Project Description

Physiological human brain function can be studied almost exclusively in a non-invasive manner, as invasive recordings from the human brain require stringent clinical indications and also because the available recordings typically stem from pathological brain tissue. However, the essence of how the brain works lies in the way that neurons self-organize in local and more extended networks. The human Magneto encephalogram (MEG) is a non-invasive measurement of the electrical activity in the brain and recent advances have allowed the localization of such activity to specific brain regions and the reconstruction of high Signal to Noise Ratio signals. Some functionally important phenomena such as high frequency oscillations playing a major role in visual perception have been first described in invasive animal recordings such as the Local Field Potential (LFP)- a measure of the activity in local networks of 102-4 neurons- and spiking data-single neuron activity- and subsequently analogues have also been observed in human MEG reconstructions-activity in brain regions summing other 105-6 neurons. In this project we will utilize already existing single unit, LFP data in the macaque and human MEG data that were acquired in the same visual stimulation paradigm.
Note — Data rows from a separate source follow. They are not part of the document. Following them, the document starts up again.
$ cat src/rtl/recon_pkg.sv
// Shared fixed-point constants and types for the VAE decoder blocks.
// Probabilities are signed Q4.16; pixels are single bits.
package recon_pkg;

  localparam int N_PIX = 9;
  localparam int W     = 20;
  localparam int FRAC  = 16;

  localparam logic signed [19:0] ONE_Q       = 20'sh10000;
  localparam logic signed [19:0] THRESH_HALF = 20'sh08000;

  typedef enum logic {
    IDLE,
    STREAM
  } state_t;

  function automatic logic [3:0] popcount9(input logic [8:0] v);
    logic [3:0] n;
    n = '0;
    for (int i = 0; i < 9; i++) begin
      n = n + {3'b000, v[i]};
    end
    return n;
  endfunction

endpackage

$ cat src/rtl/prob_clamp.sv
// Binarise and clamp one signed Q4.16 probability.
// The threshold bit is taken from the raw word, before clamping.
module prob_clamp
  import recon_pkg::*;
#(
  parameter int W = 20,
  parameter logic signed [W-1:0] THRESH = 20'sh08000
) (
  input  logic signed [W-1:0] raw,
  output logic [15:0]         prob,
  output logic                bin
);

  always_comb begin
    bin  = (raw >= THRESH);
    prob = raw[FRAC-1:0];
    if (raw[W-1]) begin
      prob = 16'h0000;
    end else if (raw >= ONE_Q) begin
      prob = 16'hFFFF;
    end
  end

endmodule

$ cat src/rtl/recon_stream.sv
// Decoder output stage: captures a 3x3 probability frame and streams
// the thresholded reconstruction one pixel per beat.
module recon_stream
  import recon_pkg::*;
#(
  parameter int N_PIX = 9,
  parameter int W = 20,
  parameter logic signed [W-1:0] THRESH = THRESH_HALF
) (
  input  logic               clk,
  input  logic               rst,
  input  logic               in_valid,
  output logic               in_ready,
  input  logic [N_PIX-1:0]   in_pix,
  input  logic [N_PIX*W-1:0] in_prob,
  output logic               out_valid,
  input  logic               out_ready,
  output logic [3:0]         out_idx,
  output logic               out_bit,
  output logic [15:0]        out_prob,
  output logic               out_err,
  output logic               out_last,
  output logic [3:0]         frame_err,
  output logic [15:0]        frame_cnt
);

  localparam logic [3:0] LAST_IDX = 4'(N_PIX - 1);

  state_t state_q;
  state_t state_d;

  logic signed [W-1:0] prob_q [N_PIX];
  logic [N_PIX-1:0]    pix_q;
  logic [3:0]          idx_q;
  logic [3:0]          nxt_idx;

  logic                capture;
  logic                advance;
  logic                last;
  logic [N_PIX-1:0]    mis;
  logic signed [W-1:0] sel_word;
  logic                sel_pix;
  logic                c_bin;
  logic [15:0]         c_prob;

  assign in_ready = (state_q == IDLE);
  assign capture  = in_ready && in_valid;
  assign advance  = (state_q == STREAM) && out_ready;
  assign last     = (idx_q == LAST_IDX);
  assign nxt_idx  = last ? 4'd0 : idx_q + 4'd1;

  always_comb begin
    mis = '0;
    for (int i = 0; i < N_PIX; i++) begin
      mis[i] = ($signed(in_prob[i*W +: W]) >= THRESH) ^ in_pix[i];
    end
  end

  // The one clamp sees pixel 0 of the incoming frame while idle,
  // otherwise the pixel about to become current.
  always_comb begin
    sel_word = prob_q[nxt_idx];
    sel_pix  = pix_q[nxt_idx];
    if (in_ready) begin
      sel_word = in_prob[W-1:0];
      sel_pix  = in_pix[0];
    end
  end

  prob_clamp #(
    .W      (W),
    .THRESH (THRESH)
  ) u_clamp (
    .raw  (sel_word),
    .prob (c_prob),
    .bin  (c_bin)
  );

  always_comb begin
    state_d = state_q;
    unique case (state_q)
      IDLE:    if (in_valid) state_d = STREAM;
      STREAM:  if (out_ready && last) state_d = IDLE;
      default: state_d = IDLE;
    endcase
  end

  always_ff @(posedge clk) begin
    if (rst) begin
      state_q <= IDLE;
    end else begin
      state_q <= state_d;
    end
  end

  always_ff @(posedge clk) begin
    if (rst) begin
      for (int i = 0; i < N_PIX; i++) begin
        prob_q[i] <= '0;
      end
      pix_q     <= '0;
      idx_q     <= '0;
      frame_err <= '0;
      frame_cnt <= '0;
      out_valid <= 1'b0;
      out_idx   <= '0;
      out_bit   <= 1'b0;
      out_prob  <= '0;
      out_err   <= 1'b0;
      out_last  <= 1'b0;
    end else if (capture) begin
      for (int i = 0; i < N_PIX; i++) begin
        prob_q[i] <= in_prob[i*W +: W];
      end
      pix_q     <= in_pix;
      idx_q     <= '0;
      frame_err <= popcount9(mis);
      out_valid <= 1'b1;
      out_idx   <= '0;
      out_bit   <= c_bin;
      out_prob  <= c_prob;
      out_err   <= c_bin ^ sel_pix;
      out_last  <= 1'b0;
    end else if (advance) begin
      if (last) begin
        idx_q     <= '0;
        frame_cnt <= frame_cnt + 16'd1;
        out_valid <= 1'b0;
        out_last  <= 1'b0;
      end else begin
        idx_q    <= nxt_idx;
        out_idx  <= nxt_idx;
        out_bit  <= c_bin;
        out_prob <= c_prob;
        out_err  <= c_bin ^ sel_pix;
        out_last <= (nxt_idx == LAST_IDX);
      end
    end
  end

endmodule

$ cat config.mk
export PLATFORM = sky130hd
export DESIGN_NAME = recon_stream
export DESIGN_NICKNAME = d
export VERILOG_FILES = /design/src/rtl/recon_pkg.sv /design/src/rtl/prob_clamp.sv /design/src/rtl/recon_stream.sv
export SDC_FILE = /design/constraint.sdc
export NUM_CORES = 1
export LEC_CHECK = 0
export CAP_MARGIN = 20
export CORE_ASPECT_RATIO = 0.75
export CORE_UTILIZATION = 46
export DETAILED_ROUTE_END_ITERATION = 10
export PLACE_DENSITY = 0.86
export SLEW_MARGIN = 5
export SYNTH_ARGS = -nofsm -noshare
export SYNTH_HDL_FRONTEND = slang
export SYNTH_SLANG_ARGS = --single-unit
$ cat constraint.sdc
create_clock -name clk -period 6.5 [get_ports clk]
set_clock_uncertainty 0.15 [all_clocks]
set_input_delay 1.3 -clock clk [delete_from_list [all_inputs] [get_ports clk]]
set_output_delay 1.3 -clock clk [all_outputs]
set_load 0.03 [all_outputs]
==> qor.yml, run 1 <==
status: "finished, final reports clean"
reg2reg_slack_ns: 2.51
syn_area_mm2: 0.01078
syn_inst: 845
grt-ovfl-total: 0
end_kind: "flop"
netlist.area_leader.share: 0.5016
slowest_delay_ns: 0.61
nets: 1271
path_max_fanout: 2
postCtsSetupRepairBufs: 0
worstPathArrival_ns: 5.54
ir_drop_mv: 0.1674
path_cells: "clkdlybuf4s50_1 > nor4_1 > nor2_1 > xor2_1 > fa_1 > inv_1 > fa_1 > fa_1 > inv_1 > fa_1 > inv_1 > fa_1 > o31ai_1"
slowest_stage: "nor4_1"
netlist_top_cells_area: "edfxtp_1 (50%), dfxtp_1 (11%), and2_1 (11%)"
ctsHoldBuffers: 0
yosysWarningCount: 0
cts_tree: "yes"
async_reset_ff_frac: 0
cts_max_level: 1
crit_required_ns: 6.77
synthFlopType: "edfxtp_1"
gp_congestion: 0.8569
die_w_um: 178.7
crit_family: "adder cells"
track_usage: 0.2288
die_h_um: 134.6
rsz0062_at_grt: "false"
cts_root_buf: "clkbuf_16"
fin_crit_sh: 0.8102
drtAntennaViolNets: 0
power.density_mw_per_mm2: 255.9
yosys.area.top_type: "edfxtp_1"
leakage_nw: 5.172
cts.sinks: 238
finalMaxSlewViolations: 0
finalPower_mw: 3.630
synth.net_count: 1048
first_global_vias: 7388
start_util: 0.4685
cts_inserted_buffers: 24
routed_wl_mm: 27.78
insertion_delay_ns: 0.52
io_buffers: 237
core-area_mm2: 0.02300
cts_buffer_depth: 3
synth_cell_types: 56
drive_above_1_share: 0.09116
fin_tns_setup_ns: 0
ctsResizeCount: 0
worst-path-buf-inv: 4
tightest_slew_ns: 1.089
ios: 238
relSlewSlack: 0.2737
synth-edff-count: 180
min_period_ns: 5.266
ys_ff_latch: 238
path_clk_slew_ns: 0.06
worst_path_most_repeated_cell: "fa_1"
hold_viol: 0
fp.dieArea_mm2: 0.02405
crit_type: "input port to flop"
wire_per_inst_um: 20.02
dr.pass1.iters: 5
fin_cells: 1388
fmax_ghz: 0.1899
synth.most_common_cell: "and2_1"
num_rows: 48
hold_path_class: "flop to flop"
grt_max_degree: 139
drc_errors: 0
place_inst: 1342
synth_commonest_cells: "and2_1 (181), edfxtp_1 (180), nand2_1 (74), dfxtp_1 (58), nor2_1 (41)"
finalSetupViolations: 0
crit_path_start_kind: "input port"
grt_pass1_wl_mm: 41.32
vias: 7544
maxCapViolCount: 0
synth_sequential_area_ratio: 0.6093
synth.avg_cell_area_um2: 12.75
detailed_place_hpwl_mm: 19.14
initialDrtViolationCount: 478
grt_antenna_before_repair: 2
n_fill_cell: 1734
vias_per_cell: 5.435
area_growth_pct: 31.61
[placed cells by master, fill, tap and decap left out, types with 11 or more instances in the layout]
cell / Yosys / final
clkbuf_16: 0 / 24
a22o_1: 11 / 11
o21ai_0: 25 / 25
and2_1: 181 / 181
nand2_1: 74 / 74
a21oi_1: 15 / 14
a31oi_1: 16 / 16
mux4_2: 34 / 34
clkdlybuf4s50_1: 0 / 237
edfxtp_1: 180 / 180
dfxtp_1: 58 / 58
nor2_1: 41 / 40
nor4_1: 12 / 12
xor2_1: 14 / 14
[tightest hold or removal path, delay by kind of cell (launching register included)]
kind | cells | cell delay, ns
flops | 1 | 0.30
simple gates | 1 | 0.05
compound gates | 1 | 0.05
[routing by layer]
| metal | global-route usage | wire length [um] | vias up |
|---|---|---|---|
| met5 | 0 | 11 | - |
| met4 | 0.05508 | 537 | 2 |
| met3 | 0.06672 | 2835 | 39 |
| met2 | 0.3549 | 12280 | 349 |
| met1 | 0.3172 | 12120 | 3643 |
| li1 | - | - | 3511 |
[registers in the layout, summed over array words and instances, names as in the netlist]
name	cells
state_q	1
out_bit	1
pix_q	9
out_err	1
idx_q	4
frame_err	4
out_valid	1
frame_cnt	16
prob_q	180
out_idx	4
out_last	1
out_prob	16
[per-stage QoR]
step / utilization / setup slack [ns] / cell area [um^2] / hold slack (ns)
detailed placement: 0.5837 / 0.7540 / 13430 / 0.2905
finish: 0.6166 / 1.234 / 14180 / 0.2952
global placement: 0.5837 / 0.8447 / 13430 / 0.2850
global route: 0.6165 / 0.9984 / 14180 / 0.3279
CTS: 0.6164 / 1.278 / 14180 / 0.2988
floorplan: - / 1.737 / 10780 / 0.2986
[where the power goes]
part	switching [mW]	internal, mW
clock network	0.569	0.759
logic	0.254	0.257
registers	0.0384	1.75
[cells by family (layout without fill, tap and decap cells)]
| logic type | after synthesis | in the layout | share of synthesized area |
|---|---|---|---|
| buffers and inverters | 63 | 304 | 0.02392 |
| AND/OR/NAND/NOR | 351 | 351 | 0.1786 |
| adder cells (fa/ha/maj) | 10 | 10 | 0.01509 |
| AO/OA/AOI/OAI | 121 | 121 | 0.07860 |
| XOR/XNOR | 22 | 22 | 0.01788 |
| flip-flops | 238 | 238 | 0.6093 |
| multiplexers | 40 | 40 | 0.07663 |
| other | 0 | 2 | 0 |
[final cells by class]
class / instances / area (um^2) / area share
multi-input cells: 544 / 3966 / 0.2796
flip-flops and latches: 238 / 6566 / 0.4630
clock inverters: 9 / 81.33 / 0.005734
repair buffers: 248 / 2467 / 0.1740
inverters: 12 / 50.05 / 0.003529
well taps: 300 / 375.4 / 0.02646
diodes: 2 / 5.005 / 0.0003529
clock buffers: 35 / 671.9 / 0.04737
[path summary, 6_finish.rpt]
path                             startpoint            to  depth (start not counted)
worst max-delay path            in_prob[78]  frame_err[1]                         13
worst min-delay path            out_prob[9]   out_prob[9]                          2
worst max register to register     idx_q[0]   out_prob[0]                          9
worst min register to register  out_prob[9]   out_prob[9]                          2
No activity file was read; power rests on OpenSTA's default activity.
==> inputs of run 2 (changes only) <==
Clock period 6.5 ns to 4.5 ns, I/O delays scaled along.
==> qor.yml, run 2 (same netlist as run 1, synthesis figures left out) <==
finalSetupViolations: 0  # unchanged
cp-startpoint: "in_prob[75]"
path_clk_slew_ns: 0.06  # about the same
fin_crit_sh: 0.9640
hp-start: "out_prob[11]"
cts_max_level: 1  # unchanged
slowest_delay_ns: 0.52  # -0.09 ns
wire_per_inst_um: 19.66  # -1.8%
worst-path-buf-inv: 5  # +1
drc_errors: 0  # unchanged
leakage_nw: 5.278  # +2.1%
grt-ovfl-total: 0  # unchanged
die_w_um: 178.7  # unchanged
finalMaxSlewViolations: 0  # unchanged
worstPathArrival_ns: 4.61  # -0.93 ns
grt_antenna_before_repair: 3  # +1
hold_viol: 0  # unchanged
postCtsSetupRepairBufs: 0  # unchanged
layout_commonest_cell: "clkdlybuf4s50_1"
power.density_mw_per_mm2: 366.6  # +43%
vias: 7616  # +0.95%
start_util: 0.4685  # unchanged
hold_path_class: "flop to flop"
cts_tree: "yes"
worst_path_most_repeated_cell: "fa_1"
top_register: "prob_q"
dr.pass1.iters: 5  # unchanged
whs_ns: 0.2992  # +0.004009 ns
track_usage: 0.2302  # +0.001361
grt_max_degree: 194  # +40%
nets: 1290  # +1.5%
gp_congestion: 0.8825  # +3.0%
drtAntennaViolNets: 0  # unchanged
cts_buffer_depth: 3  # unchanged
cts_inserted_buffers: 24  # unchanged
crit_required_ns: 4.78  # -1.99 ns
core-area_mm2: 0.02300  # unchanged
cts.sinks: 238  # unchanged
top_regs: "prob_q x180, frame_cnt x16, out_prob x16"
ios: 238  # unchanged
io_buffers: 237  # unchanged
path_max_fanout: 2  # unchanged
status: "finished, final reports clean"
detailed_place_hpwl_mm: 19.40  # +1.3%
ctsHoldBuffers: 0  # unchanged
fmax_ghz: 0.2305
final_cell_mix: "clkdlybuf4s50_1 (237), and2_1 (181), edfxtp_1 (180)"
drive_above_1_share: 0.1114  # +0.02025
grt_pass1_wl_mm: 41.77  # +1.1%
die_h_um: 134.6  # unchanged
fin_tns_setup_ns: 0  # unchanged
crit_family: "adder cells"
slowest_stage: "fa_1"
timing.rr.start: "idx_q[1]"
routed_wl_mm: 27.65  # -0.49%
first_global_vias: 7486  # +1.3%
area_growth_pct: 33.31
relSlewSlack: 0.3008  # +0.02709
ir_drop_mv: 0.2725  # +63%
insertion_delay_ns: 0.53  # about the same
crit_path_start_kind: "input port"
utilization: 0.6246  # +0.007942
maxCapViolCount: 0  # unchanged
tightest_slew_ns: 1.049  # -0.04064 ns
num_rows: 48  # unchanged
vias_per_cell: 5.417  # -0.34%
fp.dieArea_mm2: 0.02405  # unchanged
path_cells: "clkdlybuf4s50_1 > nor4_2 > buf_4 > nor2_1 > xor2_1 > fa_1 > inv_1 > fa_1 > fa_1 > inv_1 > fa_2 > inv_1 > fa_1 > o31ai_1"
end_kind: "flop"
min_period_ns: 4.338
initialDrtViolationCount: 584  # +22%
crit_type: "input port to flop"
largest_reg_flops: 180  # unchanged
cts_root_buf: "clkbuf_16"
==> run 2: final cells by class <==
| type | count | area [um^2] |
|---|---|---|
| fillers | 1764 | 8636 |
| flip-flops and latches | 238 | 6566 |
| multi-input cells | 544 | 3975 |
| repair buffers | 267 | 2635 |
| clock buffers | 32 | 660.6 |
| well taps | 300 | 375.4 |
| clock inverters | 11 | 98.84 |
| inverters | 12 | 50.05 |
| diodes | 2 | 5.005 |
==> run 2: final timing paths <==
path	cells past startpoint	endpoint	slack, ns
max	14	frame_err[1]	0.16
min	2	out_prob[11]	0.30
min reg2reg	2	out_prob[11]	0.30
max reg2reg	9	out_err	1.17
==> run 2: what timing repair did <==
item | 4_1_cts | 5_1_grt
pin swaps | 0 | 4
setup endpoints to repair | 1 | 2
resized for setup | 1 | 1
==> run 2: layer usage <==
layer | part of all wire | track usage | wire, um | vias to the layer above
met5 | 0.00047 | 0 | 13 | -
met4 | 0.022 | 0.05603 | 599 | 2
met3 | 0.094 | 0.05574 | 2586 | 40
met2 | 0.43 | 0.3460 | 11990 | 356
met1 | 0.45 | 0.3356 | 12450 | 3663
li1 | - | - | - | 3555
==> run 2: tightest hold or removal path: cells and delay by family (launching register included) <==
| kind | cells | cell delay, ns |
|---|---|---|
| flops | 1 | 0.31 |
| simple gates | 1 | 0.05 |
| compound gates | 1 | 0.05 |
==> run 2: stage by stage <==
stage | instance area, um^2 | worst slack, ns | instances | power (mW)
floorplan | 10780 | 0.1371 | 845 | 3.006
global placement | 13590 | -0.5326 | 1361 | 3.344
detailed placement | 13590 | -0.5712 | 1361 | 3.367
CTS | 14360 | 0.006350 | 1404 | 5.301
global route | 14360 | -0.01355 | 1405 | 5.456
finish | 14370 | 0.1622 | 1406 | 5.267
==> run 2: report_power, final <==
part / switching, mW / total, mW / internal [mW]
Combinational: 0.363 / 0.743 / 0.380
Sequential: 0.0547 / 2.58 / 2.53
Clock: 0.847 / 1.94 / 1.09
Total: 1.26 / 5.27 / 4.00
==> inputs of run 3 (changes only) <==
Settings changed: CORE_UTILIZATION 46 to 51, PLACE_DENSITY 0.86 to 0.9.
Clock period 4.5 ns to 4.3 ns, I/O delays scaled along.
==> qor.yml, run 3 (same netlist as run 1, synthesis figures left out) <==
vias_per_cell: 5.574  # +2.9%
drc_errors: 0  # unchanged
start_util: 0.5258  # +0.05732
reg2reg_slack_ns: 0.98  # -0.19 ns
path_cells: "clkdlybuf4s50_1 > nor4_1 > nor2_1 > xor2_1 > fa_1 > inv_2 > fa_1 > fa_1 > inv_2 > fa_2 > inv_2 > fa_1 > o31ai_1"
ir_drop_mv: 0.2569  # -5.7%
ctsHoldBuffers: 0  # unchanged
tightest_slew_ns: 1.030  # -0.01843 ns
nets: 1289  # -0.078%
num_rows: 45  # -6.3%
dp_slack_ns: -0.7227  # -0.1515 ns
grt_pass1_wl_mm: 43.01  # +3.0%
path_max_fanout: 2  # unchanged
maxCapViolCount: 0  # unchanged
slowest_stage: "fa_1"
track_usage: 0.2639  # +0.03368
r2r_cells: 9  # unchanged
cts_buffer_depth: 3  # unchanged
wire_per_inst_um: 20.45  # +4.0%
end_kind: "flop"
detailed_place_hpwl_mm: 20.01  # +3.2%
path_clk_slew_ns: 0.07  # about the same
hold_depth: 2  # unchanged
status: "finished, final reports clean"
top_regs: "prob_q x180, frame_cnt x16, out_prob x16"
relSlewSlack: 0.3131  # +0.01228
vias: 7725  # +1.4%
fp.dieArea_mm2: 0.02172  # -9.7%
initialDrtViolationCount: 732  # +25%
hold_end: "out_prob[10]"
cts_inserted_buffers: 23  # -4.2%
gp_congestion: 0.9038  # +2.4%
largest_reg_flops: 180  # unchanged
worstPathArrival_ns: 4.42  # -0.19 ns
n_fill_cell: 1406  # -20%
min_period_ns: 4.129
fin_ws_ns: 0.1711  # +0.008958 ns
hold_viol: 0  # unchanged
io_buffers: 237  # unchanged
postCtsSetupRepairBufs: 0  # unchanged
area_growth_pct: 33.60
utilization: 0.7025  # +0.07794
fmax_ghz: 0.2422
cts_tree: "yes"
layout_commonest_cell: "clkdlybuf4s50_1"
reg2reg_to: "out_bit"
finalPower_mw: 5.564  # +5.6%
crit_required_ns: 4.59  # -0.19 ns
drtAntennaViolNets: 0  # unchanged
slowest_delay_ns: 0.57  # +0.05 ns
grt_max_degree: 106  # -45%
rsz0062_at_grt: "false"
dr.pass1.iters: 5  # unchanged
timing.rr.start: "idx_q[1]"
die_h_um: 127.9  # -5.0%
routed_wl_mm: 28.34  # +2.5%
cts.sinks: 238  # unchanged
first_global_vias: 7662  # +2.4%
finalSetupViolations: 0  # unchanged
worst_path_most_repeated_cell: "fa_1"
final_cell_mix: "clkdlybuf4s50_1 (226), and2_1 (181), edfxtp_1 (180)"
insertion_delay_ns: 0.52  # about the same
hold_path_class: "flop to flop"
crit_path_start_kind: "input port"
finalMaxSlewViolations: 0  # unchanged
crit_type: "input port to flop"
leakage_nw: 5.395  # +2.2%
ios: 238  # unchanged
cts_max_level: 1  # unchanged
core-area_mm2: 0.02049  # -11%
power.density_mw_per_mm2: 386.5  # +5.4%
fin_crit_sh: 0.9602
drive_above_1_share: 0.1170  # +0.005541
grt_antenna_before_repair: 3  # unchanged
cts_root_buf: "clkbuf_16"
dpl_cell_area_mm2: 0.01357  # -0.17%
top_register: "prob_q"
die_w_um: 169.9  # -5.0%
hp-start: "out_prob[10]"
final_cell_area_mm2: 0.01440  # +0.22%
grt-ovfl-total: 0  # unchanged
-- run 3: changes by cell type in the layout (fill, tap and decap cells not counted), moves of 2 or more --
cell / delta
clkbuf_8: +4
inv_1: -3
clkinv_2: -2
inv_2: +3
dlymetal6s2s_1: +10
clkdlybuf4s50_1: -11
clkinvlp_4: -2
-- run 3: worst max-delay path: cells and delay by family --
kind | cells | cell delay, ns
fa+ha+maj | 5 | 2.31
buf+inv | 4 | 0.59
simple gates | 2 | 0.27
compound gates | 1 | 0.23
xor+xnor | 1 | 0.15
-- run 3: how the worst max path moves through the flow --
stage,from,to,slack [ns],cells past startpoint
2_1_floorplan,in_prob[18],frame_err[1],0.02,12
3_3_place_gp,in_prob[78],frame_err[1],-0.62,14
3_5_place_dp,in_prob[78],frame_err[1],-0.72,14
4_1_cts,in_prob[76],frame_err[1],0.05,14
5_1_grt,in_prob[38],frame_err[1],0.04,13
6_report,in_prob[38],frame_err[1],0.17,13
-- run 3: metrics by stage --
step / instances / setup TNS [ns] / hold slack (ns)
finish: 1386 / 0 / 0.3015
global route: 1386 / 0 / 0.3210
CTS: 1385 / 0 / 0.2988
detailed placement: 1343 / -1.979 / 0.2902
global placement: 1343 / -1.612 / 0.2851
floorplan: 845 / 0 / 0.2986
-- run 3: final cells by class --
cell class / count / area (um^2) / area share
Antenna cell: 1 / 2.502 / 0.0001738
Clock buffer: 37 / 740.7 / 0.05145
Clock inverter: 5 / 41.29 / 0.002868
Inverter: 12 / 50.05 / 0.003476
Multi-Input combinational cell: 544 / 3989 / 0.2770
Sequential cell: 238 / 6566 / 0.4561
Tap cell: 282 / 352.8 / 0.02451
Timing Repair Buffer: 267 / 2655 / 0.1844
-- run 3: repair_timing --
| action | CTS | global route |
|---|---|---|
| endpoints found under the setup margin | 2 | 2 |
| resized for setup | 4 | 16 |
| pin swaps | 6 | 11 |
-- run 3: report_power, final --
| group | total (mW) | internal [mW] | switching, mW |
|---|---|---|---|
| registers | 2.71 | 2.65 | 0.0603 |
| clock network | 2.06 | 1.19 | 0.875 |
| logic | 0.793 | 0.404 | 0.388 |
-- run 3: metal layers --
metal / GRT usage / wire [um] / share of wire / up-vias
met5: 0 / 13 / 0.00046 / -
met4: 0.06041 / 520 / 0.018 / 2
met3: 0.06885 / 2932 / 0.10 / 42
met2: 0.4110 / 12840 / 0.45 / 382
met1: 0.3724 / 12040 / 0.42 / 3751
li1: - / - / - / 3548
We will then use neuronal network modelling (mathematical neuronal models) to study the observed connections between unit activity(microscopic level), local networks (mesoscopic level) and entire brain regions (macroscopic level).Most importantly we will derive the models of the observed macroscopic phenomena (high frequency oscillations in brain regions such as the visual cortex) that will be informed by the invasive data, which include information on underlying layer and columnar cortical circuitry, which cannot be accessed in the human.